Collected data entries:
**src/rtl/ooo_pkg.sv**
```systemverilog
// Shared out-of-order core types and sizes.
// Reorder buffer geometry and entry layout.
package ooo_pkg;

    localparam int ROB_DEPTH = 16;
    localparam int ROB_TAG_W = 4;
    localparam int PREG_W    = 7;
    localparam int PC_W      = 9;

    typedef struct packed {
        logic              valid;
        logic              done;
        logic              mispredict;
        logic              reg_write;
        logic              is_branch;
        logic [PREG_W-1:0] prd;
        logic [PREG_W-1:0] old_prd;
        logic [PC_W-1:0]   pc;
    } rob_entry_t;

endpackage

```
**src/rtl/rob_ptr.sv**
```systemverilog
// Wrap-around ROB pointer with increment and load.
// Load takes priority over increment.
module rob_ptr #(
    parameter int W = 4
) (
    input  logic         clk,
    input  logic         reset,
    input  logic         inc_i,
    input  logic         load_i,
    input  logic [W-1:0] load_val_i,
    output logic [W-1:0] ptr_o
);

    logic [W-1:0] ptr_q, ptr_d;

    always_comb begin
        ptr_d = ptr_q;
        if (load_i)
            ptr_d = load_val_i;
        else if (inc_i)
            ptr_d = ptr_q + 1'b1;
    end

    always_ff @(posedge clk) begin
        if (reset)
            ptr_q <= '0;
        else
            ptr_q <= ptr_d;
    end

    assign ptr_o = ptr_q;

endmodule

```
**src/rtl/reorder_buffer.sv**
```systemverilog
// In-order retirement queue: tail dispatch, out-of-order completion,
// head commit, flush on a retiring mispredicted branch.
module reorder_buffer #(
    parameter int DEPTH  = ooo_pkg::ROB_DEPTH,
    parameter int TAG_W  = ooo_pkg::ROB_TAG_W,
    parameter int PREG_W = ooo_pkg::PREG_W,
    parameter int PC_W   = ooo_pkg::PC_W
) (
    input  logic              clk,
    input  logic              reset,
    input  logic              dispatch_valid,
    output logic              dispatch_ready,
    input  logic [PREG_W-1:0] dispatch_prd,
    input  logic [PREG_W-1:0] dispatch_old_prd,
    input  logic              dispatch_reg_write,
    input  logic              dispatch_is_branch,
    input  logic [PC_W-1:0]   dispatch_pc,
    output logic [TAG_W-1:0]  alloc_tag,
    input  logic              wb_valid,
    input  logic [TAG_W-1:0]  wb_tag,
    input  logic              wb_mispredict,
    output logic              commit_en,
    output logic [PREG_W-1:0] commit_old_preg,
    output logic [TAG_W-1:0]  commit_tag,
    output logic [PC_W-1:0]   commit_pc,
    output logic              branch_mispredict,
    output logic              rob_empty
);

    import ooo_pkg::rob_entry_t;

    rob_entry_t       rob_q [DEPTH];
    rob_entry_t       rob_d [DEPTH];
    logic [TAG_W:0]   count_q, count_d;
    logic [TAG_W-1:0] head, tail, head_nxt;
    rob_entry_t       head_e;
    logic             flush, disp_fire, wb_hit;

    assign head_e    = rob_q[head];
    assign head_nxt  = head + 1'b1;
    assign commit_en = head_e.valid & head_e.done;
    assign flush     = commit_en & head_e.is_branch & head_e.mispredict;
    assign disp_fire = dispatch_valid & dispatch_ready & ~flush;
    assign wb_hit    = wb_valid & rob_q[wb_tag].valid & ~flush;

    rob_ptr #(.W(TAG_W)) u_head (
        .clk       (clk),
        .reset     (reset),
        .inc_i     (commit_en),
        .load_i    (1'b0),
        .load_val_i('0),
        .ptr_o     (head)
    );

    // On flush the tail collapses onto the post-commit head.
    rob_ptr #(.W(TAG_W)) u_tail (
        .clk       (clk),
        .reset     (reset),
        .inc_i     (disp_fire),
        .load_i    (flush),
        .load_val_i(head_nxt),
        .ptr_o     (tail)
    );

    always_comb begin
        rob_d = rob_q;
        if (wb_hit) begin
            rob_d[wb_tag].done       = 1'b1;
            rob_d[wb_tag].mispredict = wb_mispredict;
        end
        if (disp_fire) begin
            rob_d[tail].valid      = 1'b1;
            rob_d[tail].done       = 1'b0;
            rob_d[tail].mispredict = 1'b0;
            rob_d[tail].reg_write  = dispatch_reg_write;
            rob_d[tail].is_branch  = dispatch_is_branch;
            rob_d[tail].prd        = dispatch_prd;
            rob_d[tail].old_prd    = dispatch_old_prd;
            rob_d[tail].pc         = dispatch_pc;
        end
        if (commit_en)
            rob_d[head].valid = 1'b0;
        if (flush) begin
            for (int i = 0; i < DEPTH; i++)
                rob_d[i].valid = 1'b0;
        end
    end

    always_comb begin
        count_d = count_q + (TAG_W+1)'(disp_fire) - (TAG_W+1)'(commit_en);
        if (flush)
            count_d = '0;
    end

    always_ff @(posedge clk) begin
        if (reset) begin
            count_q <= '0;
            for (int i = 0; i < DEPTH; i++)
                rob_q[i] <= '0;
        end else begin
            count_q <= count_d;
            rob_q   <= rob_d;
        end
    end

    assign dispatch_ready    = count_q != (TAG_W+1)'(DEPTH);
    assign rob_empty         = count_q == '0;
    assign alloc_tag         = tail;
    assign commit_tag        = head;
    assign branch_mispredict = flush;
    assign commit_pc         = commit_en ? head_e.pc : '0;
    assign commit_old_preg   = (commit_en && head_e.reg_write)
                             ? head_e.old_prd : '0;

endmodule

```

#### [Work task]
Show all lines above containing "output".

#### [Solution to the exercise]
    output logic [W-1:0] ptr_o
    output logic              dispatch_ready,
    output logic [TAG_W-1:0]  alloc_tag,
    output logic              commit_en,
    output logic [PREG_W-1:0] commit_old_preg,
    output logic [TAG_W-1:0]  commit_tag,
    output logic [PC_W-1:0]   commit_pc,
    output logic              branch_mispredict,
    output logic              rob_empty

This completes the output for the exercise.